In an electrode catalyst for a fuel cell comprising a carbonized material prepared by carbonization in the presence of a transition metal,
An electrode catalyst for a fuel cell, wherein the carbonized material is formed by aggregating a number of shell-shaped carbon particles having an average particle diameter of 10 to 20 nm in a non-aggregated state.   The ratio of the sharp component area to the total area of the sharp component area and the substantially flat component area in the X-ray diffraction diagram corresponding to (002) plane reflection of the shell-shaped carbon particles is 0.1 or more. The electrode catalyst for fuel cells as described.   3. The fuel according to claim 1, wherein the edge surface of the carbon network surface of the shell-like structure carbon particles contains nitrogen having an atomic ratio of 0.01 to 0.2 with respect to carbon on the surface of the shell-like structure carbon particles. Battery electrode catalyst.   Carbon having an atomic ratio of 0.01 to 0.2 with respect to the carbon on the surface of the carbon particles of the shell-like structure on the edge surface of the carbon network surface of the carbon particles of the shell-like structure, and the carbon of the shell-like structure The electrode catalyst for fuel cells according to claim 1 or 2, comprising boron having an atomic ratio of 0.01 to 0.7 with respect to carbon on the particle surface. Introducing a transition metal into the ion exchange resin to prepare the transition metal-containing ion exchange resin;
A step of heat-treating the transition metal-containing ion exchange resin at a temperature of 600 to 2000 ° C. to prepare a carbonized material that is an aggregate of carbon particles having a shell-like structure with an average particle size of 10 to 20 nm;
A step of introducing nitrogen or nitrogen and boron into an edge surface of a carbon network surface of the carbon particles by a liquid phase doping method. Introducing a transition metal into the ion exchange resin to prepare the transition metal-containing ion exchange resin;
A step of heat-treating the transition metal-containing ion exchange resin at a temperature of 600 to 2000 ° C. to prepare a carbonized material that is an aggregate of carbon particles having a shell-like structure with an average particle size of 10 to 20 nm;
A step of introducing nitrogen or nitrogen and boron into the edge surface of the carbon network surface of the carbon particles by a vapor phase doping method.
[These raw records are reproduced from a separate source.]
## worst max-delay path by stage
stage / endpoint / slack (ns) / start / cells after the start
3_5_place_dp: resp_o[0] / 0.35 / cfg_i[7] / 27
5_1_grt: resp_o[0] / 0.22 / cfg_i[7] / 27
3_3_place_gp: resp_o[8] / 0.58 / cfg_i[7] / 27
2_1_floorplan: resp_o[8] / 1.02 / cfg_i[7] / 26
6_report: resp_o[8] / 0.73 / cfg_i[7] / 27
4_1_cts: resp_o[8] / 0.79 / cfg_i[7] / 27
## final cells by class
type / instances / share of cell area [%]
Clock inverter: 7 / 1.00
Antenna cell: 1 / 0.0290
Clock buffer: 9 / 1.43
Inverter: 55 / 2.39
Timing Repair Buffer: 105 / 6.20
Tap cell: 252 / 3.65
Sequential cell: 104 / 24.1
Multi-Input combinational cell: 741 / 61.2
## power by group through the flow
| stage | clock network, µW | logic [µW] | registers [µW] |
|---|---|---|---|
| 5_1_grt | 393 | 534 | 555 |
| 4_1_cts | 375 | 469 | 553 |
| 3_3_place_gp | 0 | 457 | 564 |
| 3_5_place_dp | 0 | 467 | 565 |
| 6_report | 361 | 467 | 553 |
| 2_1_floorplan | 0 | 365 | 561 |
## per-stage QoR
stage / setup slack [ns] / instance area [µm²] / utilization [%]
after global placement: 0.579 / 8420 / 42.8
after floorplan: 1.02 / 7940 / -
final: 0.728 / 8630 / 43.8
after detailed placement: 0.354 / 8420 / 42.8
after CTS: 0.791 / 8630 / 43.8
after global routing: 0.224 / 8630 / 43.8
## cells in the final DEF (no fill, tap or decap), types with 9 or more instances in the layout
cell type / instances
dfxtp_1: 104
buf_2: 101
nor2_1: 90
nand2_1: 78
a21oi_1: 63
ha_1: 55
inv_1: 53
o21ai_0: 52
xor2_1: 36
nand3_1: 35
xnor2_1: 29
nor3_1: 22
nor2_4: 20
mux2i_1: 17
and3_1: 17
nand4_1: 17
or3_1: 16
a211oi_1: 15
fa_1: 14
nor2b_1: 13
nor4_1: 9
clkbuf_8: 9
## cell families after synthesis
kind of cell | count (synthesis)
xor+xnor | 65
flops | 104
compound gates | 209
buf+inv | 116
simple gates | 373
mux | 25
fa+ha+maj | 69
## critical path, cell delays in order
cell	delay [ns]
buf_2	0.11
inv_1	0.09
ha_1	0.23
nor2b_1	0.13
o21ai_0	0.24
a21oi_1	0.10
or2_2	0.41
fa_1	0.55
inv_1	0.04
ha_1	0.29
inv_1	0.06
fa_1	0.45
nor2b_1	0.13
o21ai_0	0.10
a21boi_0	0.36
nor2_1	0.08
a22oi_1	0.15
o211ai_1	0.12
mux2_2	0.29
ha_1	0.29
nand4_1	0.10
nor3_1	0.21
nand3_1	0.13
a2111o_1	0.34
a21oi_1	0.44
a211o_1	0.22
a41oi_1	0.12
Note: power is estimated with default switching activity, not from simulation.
===== src/verilog/tmr_cfg.svh =====
/*
 Register offsets, field positions, reset values and codes of the 8-bit timer.
 Assumes it is included by bare name from every file that needs a constant.
*/
`ifndef TMR_CFG_SVH
`define TMR_CFG_SVH

// ==========================================================
// Register map (byte addresses, 32-bit aligned words)
`define TMR_OFS_CTL_A 8'h24
`define TMR_OFS_CTL_B 8'h28
`define TMR_OFS_CNT 8'h2C
`define TMR_OFS_OCR_A 8'h30
`define TMR_OFS_OCR_B 8'h34
`define TMR_OFS_FLAG 8'h38

// ==========================================================
// Fields and values
`define TMR_RST_BYTE 8'h00
`define TMR_PAD 24'h000000
`define TMR_MAX 8'hFF
`define TMR_BOTTOM 8'h00
`define TMR_ONE 8'h01
`define TMR_OM_A 7:6
`define TMR_OM_B 5:4
`define TMR_WGM_LO 1:0
`define TMR_WGM_HI 3
`define TMR_CS 2:0
`define TMR_FLG_OCB 2
`define TMR_FLG_OCA 1
`define TMR_FLG_TOV 0
`define TMR_CTL_A_WMASK 8'hF3

// ==========================================================
// Waveform modes, clock selects, output modes
`define TMR_WGM_NORM 3'h0
`define TMR_WGM_PC_FF 3'h1
`define TMR_WGM_CTC 3'h2
`define TMR_WGM_FAST_FF 3'h3
`define TMR_WGM_PC_OCA 3'h5
`define TMR_WGM_FAST_OCA 3'h7
`define TMR_CS_STOP 3'h0
`define TMR_CS_DIV1 3'h1
`define TMR_CS_DIV8 3'h2
`define TMR_CS_DIV64 3'h3
`define TMR_CS_DIV256 3'h4
`define TMR_CS_DIV1024 3'h5
`define TMR_CS_EXT_FALL 3'h6
`define TMR_CS_EXT_RISE 3'h7
`define TMR_OM_OFF 2'h0
`define TMR_OM_TOG 2'h1
`define TMR_OM_CLR 2'h2
`define TMR_OM_SET 2'h3
`define TMR_PS_ONE 10'h001
`define TMR_PS_M8 10'h007
`define TMR_PS_M64 10'h03F
`define TMR_PS_M256 10'h0FF
`define TMR_PS_M1024 10'h3FF

`endif


===== src/verilog/tmr_pkg.sv =====
/*
 Types shared by the timer core and its waveform output stage.
 Assumes tmr_cfg.svh is compiled alongside; holds no logic.
*/
package tmr_pkg;

	// ==========================================================
	// Counting class decoded from the waveform mode
	typedef enum logic [3:0] {
		TMR_CLS_NORM = 4'h1,
		TMR_CLS_CTC = 4'h2,
		TMR_CLS_FAST = 4'h4,
		TMR_CLS_PC = 4'h8
	} tmr_cls_e;

	// ==========================================================
	// Events handed to each waveform output stage
	typedef struct packed {
		logic match;
		logic down;
		logic wrap;
		logic pc_top;
		logic cmp_top;
	} tmr_evt_s;

	typedef struct packed {
		logic oc;
	} tmr_wave_s;

	typedef struct packed {
		logic [7:0] ctl_a;
		logic wgm_hi;
		logic [2:0] cs;
		logic [7:0] cnt;
		logic down;
		logic blk;
		logic [7:0] ocra_buf;
		logic [7:0] ocrb_buf;
		logic [7:0] ocra;
		logic [7:0] ocrb;
		logic [2:0] flg;
		logic [9:0] ps;
		logic ext_s1;
		logic ext_s2;
		logic ext_s3;
		logic [31:0] rdata;
		logic err;
		logic pin_a;
		logic pin_a_oe_b;
		logic pin_b;
		logic pin_b_oe_b;
	} tmr_state_s;

endpackage
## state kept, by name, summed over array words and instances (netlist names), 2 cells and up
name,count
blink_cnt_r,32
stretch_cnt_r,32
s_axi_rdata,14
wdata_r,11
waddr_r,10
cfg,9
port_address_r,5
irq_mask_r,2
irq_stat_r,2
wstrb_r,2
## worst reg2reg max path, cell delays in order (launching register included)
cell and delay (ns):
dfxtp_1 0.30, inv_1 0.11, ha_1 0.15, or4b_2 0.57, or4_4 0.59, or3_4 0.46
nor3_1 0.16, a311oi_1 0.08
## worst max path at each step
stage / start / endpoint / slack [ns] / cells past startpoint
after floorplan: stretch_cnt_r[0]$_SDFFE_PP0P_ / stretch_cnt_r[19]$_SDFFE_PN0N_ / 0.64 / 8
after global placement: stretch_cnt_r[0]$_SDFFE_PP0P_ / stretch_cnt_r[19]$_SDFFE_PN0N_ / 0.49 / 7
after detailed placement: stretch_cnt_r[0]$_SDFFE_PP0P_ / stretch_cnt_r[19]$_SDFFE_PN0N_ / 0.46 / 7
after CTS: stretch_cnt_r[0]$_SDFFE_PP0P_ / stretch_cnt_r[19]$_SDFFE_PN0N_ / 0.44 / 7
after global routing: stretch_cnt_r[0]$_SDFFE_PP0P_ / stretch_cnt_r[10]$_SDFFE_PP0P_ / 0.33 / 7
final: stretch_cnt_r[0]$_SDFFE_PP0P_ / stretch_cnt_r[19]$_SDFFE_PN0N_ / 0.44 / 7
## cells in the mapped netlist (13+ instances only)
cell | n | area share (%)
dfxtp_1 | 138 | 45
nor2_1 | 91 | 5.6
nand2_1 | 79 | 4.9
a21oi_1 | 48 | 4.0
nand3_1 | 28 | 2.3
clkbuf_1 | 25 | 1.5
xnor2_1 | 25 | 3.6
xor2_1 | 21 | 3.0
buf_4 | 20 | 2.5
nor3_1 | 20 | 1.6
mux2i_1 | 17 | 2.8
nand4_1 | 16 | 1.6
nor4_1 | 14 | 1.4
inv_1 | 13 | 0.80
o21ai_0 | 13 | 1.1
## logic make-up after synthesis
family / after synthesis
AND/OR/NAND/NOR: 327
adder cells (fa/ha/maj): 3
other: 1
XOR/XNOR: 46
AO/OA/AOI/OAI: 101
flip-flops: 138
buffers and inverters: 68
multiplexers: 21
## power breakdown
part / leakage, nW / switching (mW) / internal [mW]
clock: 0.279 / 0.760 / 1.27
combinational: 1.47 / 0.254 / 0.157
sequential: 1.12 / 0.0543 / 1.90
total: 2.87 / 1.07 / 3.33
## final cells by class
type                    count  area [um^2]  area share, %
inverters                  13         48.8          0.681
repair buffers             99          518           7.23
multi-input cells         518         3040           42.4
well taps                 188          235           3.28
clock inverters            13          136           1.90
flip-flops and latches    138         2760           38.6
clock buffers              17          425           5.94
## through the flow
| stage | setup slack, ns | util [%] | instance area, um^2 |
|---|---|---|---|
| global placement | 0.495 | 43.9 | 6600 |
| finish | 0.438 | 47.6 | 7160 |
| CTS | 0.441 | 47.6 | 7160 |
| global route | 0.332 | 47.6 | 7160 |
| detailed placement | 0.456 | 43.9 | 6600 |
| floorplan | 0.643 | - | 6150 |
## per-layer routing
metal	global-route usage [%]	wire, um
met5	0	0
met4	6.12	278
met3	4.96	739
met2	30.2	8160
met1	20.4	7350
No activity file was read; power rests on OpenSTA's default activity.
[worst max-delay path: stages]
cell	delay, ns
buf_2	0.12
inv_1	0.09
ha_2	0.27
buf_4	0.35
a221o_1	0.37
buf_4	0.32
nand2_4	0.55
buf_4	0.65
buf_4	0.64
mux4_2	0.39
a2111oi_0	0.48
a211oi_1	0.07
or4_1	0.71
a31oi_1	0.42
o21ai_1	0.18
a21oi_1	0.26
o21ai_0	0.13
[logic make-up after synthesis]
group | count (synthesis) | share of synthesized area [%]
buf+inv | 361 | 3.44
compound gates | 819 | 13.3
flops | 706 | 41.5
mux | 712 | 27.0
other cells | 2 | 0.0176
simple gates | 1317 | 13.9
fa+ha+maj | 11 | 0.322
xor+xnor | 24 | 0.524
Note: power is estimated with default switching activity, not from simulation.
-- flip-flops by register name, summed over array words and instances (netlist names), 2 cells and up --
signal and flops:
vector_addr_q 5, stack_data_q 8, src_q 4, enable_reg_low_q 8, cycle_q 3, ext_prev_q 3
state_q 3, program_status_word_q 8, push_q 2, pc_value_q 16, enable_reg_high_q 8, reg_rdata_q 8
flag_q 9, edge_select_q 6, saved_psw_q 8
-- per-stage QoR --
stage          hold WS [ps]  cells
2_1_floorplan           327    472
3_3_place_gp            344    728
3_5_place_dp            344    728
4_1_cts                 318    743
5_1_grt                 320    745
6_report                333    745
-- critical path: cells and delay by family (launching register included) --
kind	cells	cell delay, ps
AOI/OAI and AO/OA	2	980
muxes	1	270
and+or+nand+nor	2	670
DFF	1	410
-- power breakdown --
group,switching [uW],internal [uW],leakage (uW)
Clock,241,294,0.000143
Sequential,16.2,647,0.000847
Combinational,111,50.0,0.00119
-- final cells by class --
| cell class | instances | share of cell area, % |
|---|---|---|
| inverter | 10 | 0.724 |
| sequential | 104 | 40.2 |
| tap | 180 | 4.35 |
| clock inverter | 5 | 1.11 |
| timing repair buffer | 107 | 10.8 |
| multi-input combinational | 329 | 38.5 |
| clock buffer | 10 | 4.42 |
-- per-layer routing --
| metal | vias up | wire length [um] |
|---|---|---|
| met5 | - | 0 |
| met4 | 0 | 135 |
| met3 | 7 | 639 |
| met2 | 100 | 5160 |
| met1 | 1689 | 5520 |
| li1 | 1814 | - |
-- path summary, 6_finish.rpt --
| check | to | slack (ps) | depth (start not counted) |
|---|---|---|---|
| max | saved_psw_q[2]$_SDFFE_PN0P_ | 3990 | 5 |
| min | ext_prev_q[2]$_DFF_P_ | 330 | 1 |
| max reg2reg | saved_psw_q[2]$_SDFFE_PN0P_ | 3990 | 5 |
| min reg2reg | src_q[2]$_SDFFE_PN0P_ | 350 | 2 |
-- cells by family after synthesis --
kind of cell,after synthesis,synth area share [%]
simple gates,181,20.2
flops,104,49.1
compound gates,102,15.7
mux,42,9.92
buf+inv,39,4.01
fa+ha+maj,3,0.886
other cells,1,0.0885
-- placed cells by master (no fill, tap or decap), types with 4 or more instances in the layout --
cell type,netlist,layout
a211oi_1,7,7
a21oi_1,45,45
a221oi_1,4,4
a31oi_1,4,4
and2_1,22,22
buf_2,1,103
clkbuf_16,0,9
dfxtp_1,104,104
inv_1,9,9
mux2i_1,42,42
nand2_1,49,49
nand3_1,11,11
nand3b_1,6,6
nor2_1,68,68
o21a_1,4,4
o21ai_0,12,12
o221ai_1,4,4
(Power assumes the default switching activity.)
Introducing a transition metal into the ion exchange resin to prepare the transition metal-containing ion exchange resin;
Introducing the transition metal-containing ion exchange resin into a carbon precursor to prepare a polymer mixture;
A step of heat-treating the polymer mixture at a temperature of 600 to 2000 ° C. to prepare a carbonized material that is an aggregate of shell-shaped carbon particles having an average particle diameter of 10 to 20 nm;
A step of introducing nitrogen or nitrogen and boron into an edge surface of a carbon network surface of the carbon particles by a liquid phase doping method. Introducing a transition metal into the ion exchange resin to prepare the transition metal-containing ion exchange resin;
Introducing the transition metal-containing ion exchange resin into a carbon precursor to prepare a polymer mixture;
A step of heat-treating the polymer mixture at a temperature of 600 to 2000 ° C. to prepare a carbonized material that is an aggregate of shell-shaped carbon particles having an average particle diameter of 10 to 20 nm;
A step of introducing nitrogen or nitrogen and boron into the edge surface of the carbon network surface of the carbon particles by a vapor phase doping method.   A fuel cell having an electrolytic reaction layer in which the electrode catalyst for a fuel cell according to any one of claims 1 to 4 is formed in a layered manner on one or both surfaces of a solid polymer electrolyte membrane.   A fuel cell having an electrolytic reaction layer in which the electrode catalyst for a fuel cell produced by the method according to any one of claims 5 to 8 is formed on one or both surfaces of a solid polymer electrolyte membrane.